Simon sent me this transcript to read and asked for my commentary. It's not by him, please be advised. He just wanted to know what I thought
Is There Anything Good About Men? by Roy F. Baumeister.
Just to give you a clue of what's in store for you should you decided to fight your way through the entire address:
That's an important first clue to how culture uses men. Culture has plenty of tradeoffs, in which it needs people to do dangerous or risky things, and so it offers big rewards to motivate people to take those risks. Most cultures have tended to use men for these high-risk, high-payoff slots much more than women. I shall propose there are important pragmatic reasons for this. The result is that some men reap big rewards while others have their lives ruined or even cut short. Most cultures shield their women from the risk and therefore also don't give them the big rewards. I'm not saying this is what cultures ought to do, morally, but cultures aren't moral beings. They do what they do for pragmatic reasons driven by competition against other systems and other groups.

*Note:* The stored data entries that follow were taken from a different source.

File: src/rtl/mdu_pkg.sv
// -----------------------------------------------------------------------------
// mdu_pkg
// Shared definitions for the multiply/divide unit: datapath width, iteration
// count, operation encodings, FSM state enum and a sign-magnitude helper.
// -----------------------------------------------------------------------------
package mdu_pkg;

    localparam int DATA_W     = 32;
    localparam int ITER_COUNT = 32;
    localparam int CNT_W      = $clog2(ITER_COUNT);

    typedef enum logic [1:0] {
        OP_MULT  = 2'b00,
        OP_MULTU = 2'b01,
        OP_DIV   = 2'b10,
        OP_DIVU  = 2'b11
    } op_e;

    typedef enum logic [1:0] {
        ST_IDLE = 2'd0,
        ST_MUL  = 2'd1,
        ST_DIV  = 2'd2,
        ST_DONE = 2'd3
    } state_e;

    // Absolute value of a two's-complement operand when the operation is
    // signed; unsigned operands pass through untouched. 32'h80000000 maps to
    // itself, which is the correct unsigned magnitude.
    function automatic logic [DATA_W-1:0] magnitude(input logic [DATA_W-1:0] value,
                                                    input logic              is_signed);
        return (is_signed && value[DATA_W-1]) ? -value : value;
    endfunction

endpackage

File: src/rtl/mdu_div_core.sv
// -----------------------------------------------------------------------------
// mdu_div_core
// One combinational step of a radix-2 restoring divider on unsigned
// magnitudes. The caller holds the partial remainder and the dividend/quotient
// shift register and feeds the outputs back after every clock.
//
// Ports
//   rem      in   partial remainder (always < divisor once started)
//   quo      in   dividend bits still to shift in / quotient bits so far
//   divisor  in   divisor magnitude
//   rem_next out  partial remainder after this step
//   quo_next out  quotient register after this step
// -----------------------------------------------------------------------------
module mdu_div_core
    import mdu_pkg::*;
(
    input  logic [DATA_W-1:0] rem,
    input  logic [DATA_W-1:0] quo,
    input  logic [DATA_W-1:0] divisor,
    output logic [DATA_W-1:0] rem_next,
    output logic [DATA_W-1:0] quo_next
);

    logic [DATA_W:0] shifted;

    // NOTE: every signal assigned in always_comb gets a value on every path
    // (default first); a missing branch would otherwise infer a latch.
    always_comb begin
        shifted  = {rem, quo[DATA_W-1]};
        rem_next = shifted[DATA_W-1:0];
        quo_next = {quo[DATA_W-2:0], 1'b0};
        if (shifted >= {1'b0, divisor}) begin
            // The true difference is below the divisor, so it fits in DATA_W
            // bits and a modulo-2^DATA_W subtraction yields it exactly.
            rem_next = shifted[DATA_W-1:0] - divisor;
            quo_next = {quo[DATA_W-2:0], 1'b1};
        end
    end

endmodule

Argumentation as solid as using a badminton net to hold water, I know. But the paper goes on at length and in the spirit of "know thine enemy" I read it.
I am left with a couple of impressions;
#1/ Academic writing has never made me want to cry for myself as well as the human race before - how novel.

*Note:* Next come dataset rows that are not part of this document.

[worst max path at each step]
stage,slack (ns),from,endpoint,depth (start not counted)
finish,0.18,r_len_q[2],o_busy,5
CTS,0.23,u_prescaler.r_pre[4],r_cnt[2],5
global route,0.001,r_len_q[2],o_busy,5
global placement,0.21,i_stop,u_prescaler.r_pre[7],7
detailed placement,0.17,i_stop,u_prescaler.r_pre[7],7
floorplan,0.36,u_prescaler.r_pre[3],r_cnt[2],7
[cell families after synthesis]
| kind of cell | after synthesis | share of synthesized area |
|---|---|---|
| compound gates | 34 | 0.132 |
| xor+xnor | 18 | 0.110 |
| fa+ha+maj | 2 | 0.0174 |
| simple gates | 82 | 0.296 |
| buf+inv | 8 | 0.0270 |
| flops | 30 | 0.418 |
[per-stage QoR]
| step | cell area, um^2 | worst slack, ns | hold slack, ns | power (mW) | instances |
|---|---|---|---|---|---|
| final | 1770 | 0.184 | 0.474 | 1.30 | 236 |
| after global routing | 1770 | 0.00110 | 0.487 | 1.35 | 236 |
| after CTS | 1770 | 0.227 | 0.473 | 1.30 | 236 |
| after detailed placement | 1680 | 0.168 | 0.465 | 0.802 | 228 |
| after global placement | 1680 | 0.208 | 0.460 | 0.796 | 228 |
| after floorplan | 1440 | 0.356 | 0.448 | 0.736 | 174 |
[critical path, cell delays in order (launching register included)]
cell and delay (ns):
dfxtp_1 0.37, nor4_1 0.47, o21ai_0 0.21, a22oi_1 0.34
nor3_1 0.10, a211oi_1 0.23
$ cat config.mk
export PLATFORM = sky130hd
export DESIGN_NAME = coco_bus_clkgen_flat
export DESIGN_NICKNAME = d
export VERILOG_FILES = /design/src/rtl/coco_bus_clkgen_if.sv /design/src/rtl/coco_bus_clkgen.sv /design/src/flat_wrapper.sv
export SDC_FILE = /design/constraint.sdc
export NUM_CORES = 1
export LEC_CHECK = 0
export BUFFER_PORTS_ARGS = -buffer_cell sky130_fd_sc_hd__buf_4
export CAP_MARGIN = 40
export CORE_MARGIN = 5
export CORE_UTILIZATION = 41
export DETAILED_ROUTE_END_ITERATION = 8
export GPL_TIMING_DRIVEN = 0
export HOLD_SLACK_MARGIN = 0.15
export PLACE_DENSITY_LB_ADDON = 0.1
export SYNTH_ARGS = -nofsm -noshare
export SYNTH_HDL_FRONTEND = slang
export SYNTH_SLANG_ARGS = --single-unit
$ cat constraint.sdc
create_clock -name clk -period 2.15 [get_ports clk]
set_clock_uncertainty 0.2 [all_clocks]
set_input_delay 0.1075 -clock clk [delete_from_list [all_inputs] [get_ports clk]]
set_output_delay 0.1075 -clock clk [all_outputs]
set_load 0.02 [all_outputs]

#2/ ibid above, but replace cry with "take a cleansing shower".
#3/ I had no idea that it was my own lack of motivation that prevented me from;
- taking risks
- being creative or inventive
- exploring
- traveling to distant places in search of adventure
- making large social networks that I use instrumentally
- seeking my fortune/advancement in an economic sense.
Thank god I know now, and I can stop wondering why I sit at home plotting how I will snare a semen-giver into impregnating me so I can fulfill my cultural role of;
- creating tight intimate communal connections
- providing safe nurturing spaces for my man and my young
- enjoying the benefits of a low-risk life, protected from potential threat and injury by the legions of men who are out there fighting the good fight to keep me in clean knickers
- oh yeah, and I don't like sex as much as men do. I don't even know how that fits but it was in there.

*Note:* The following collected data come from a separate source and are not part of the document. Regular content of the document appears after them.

`config.mk`:
```
export PLATFORM = sky130hd
export DESIGN_NAME = pipe_hazard_ctrl
export DESIGN_NICKNAME = d
export VERILOG_FILES = /design/src/rtl/pipe_pkg.sv /design/src/rtl/div_cycle_counter.sv /design/src/rtl/pipe_hazard_ctrl.sv
export SDC_FILE = /design/constraint.sdc
export NUM_CORES = 1
export LEC_CHECK = 0
export ABC_AREA = 1
export ABC_CLOCK_PERIOD_IN_PS = 1700
export BUFFER_PORTS_ARGS = -buffer_cell sky130_fd_sc_hd__buf_2
export CAP_MARGIN = 20
export CORE_UTILIZATION = 44
export DETAILED_ROUTE_END_ITERATION = 7
export GPL_ROUTABILITY_DRIVEN = 0
export HOLD_SLACK_MARGIN = 0.06
export PLACE_DENSITY = 0.8
export SLEW_MARGIN = 20
export SYNTH_ARGS = -nofsm -noshare
export SYNTH_HDL_FRONTEND = slang
export SYNTH_SLANG_ARGS = --single-unit
```
`constraint.sdc`:
```
create_clock -name clk -period 1.7 [get_ports clk]
set_input_delay 0.085 -clock clk [delete_from_list [all_inputs] [get_ports clk]]
set_output_delay 0.085 -clock clk [all_outputs]
set_load 0.02 [all_outputs]
```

Okay time for that shower. Oh god. So fucking depressing. HOW CAN THE SAME FUCKING ARGUMENTs GET RECYCLED EVERY SINGLE GENERATION? The difference this time it's MY OWN lack of desire that has kept me and other members of the gender I happen to inhabit from succeeding in such an "impartial, amoral" culture. It's infuriating to know this kind of thought still has weight, someone should have laughed him off the podium instead of transcribing his BS.

Shocking. It seems to be
Shocking. It seems to be only in conversations about gender that such massive, sweeping, ridiculous generalisations continue to be permitted. Thankfully, arguments that make similar crude strokes about other large, random groups of people (organised by race or religion, for example) are usually shut down and exposed for what they are - lazy, unprofessional, untrue, and unproductive. It gives me some hope that humans might reach that stage of realisation in conversations about gender as well (though maybe not in my lifetime).
P.S. Your captcha is unnecessarily difficult. What happened to flink design: Where MK gets her remedial math lessons??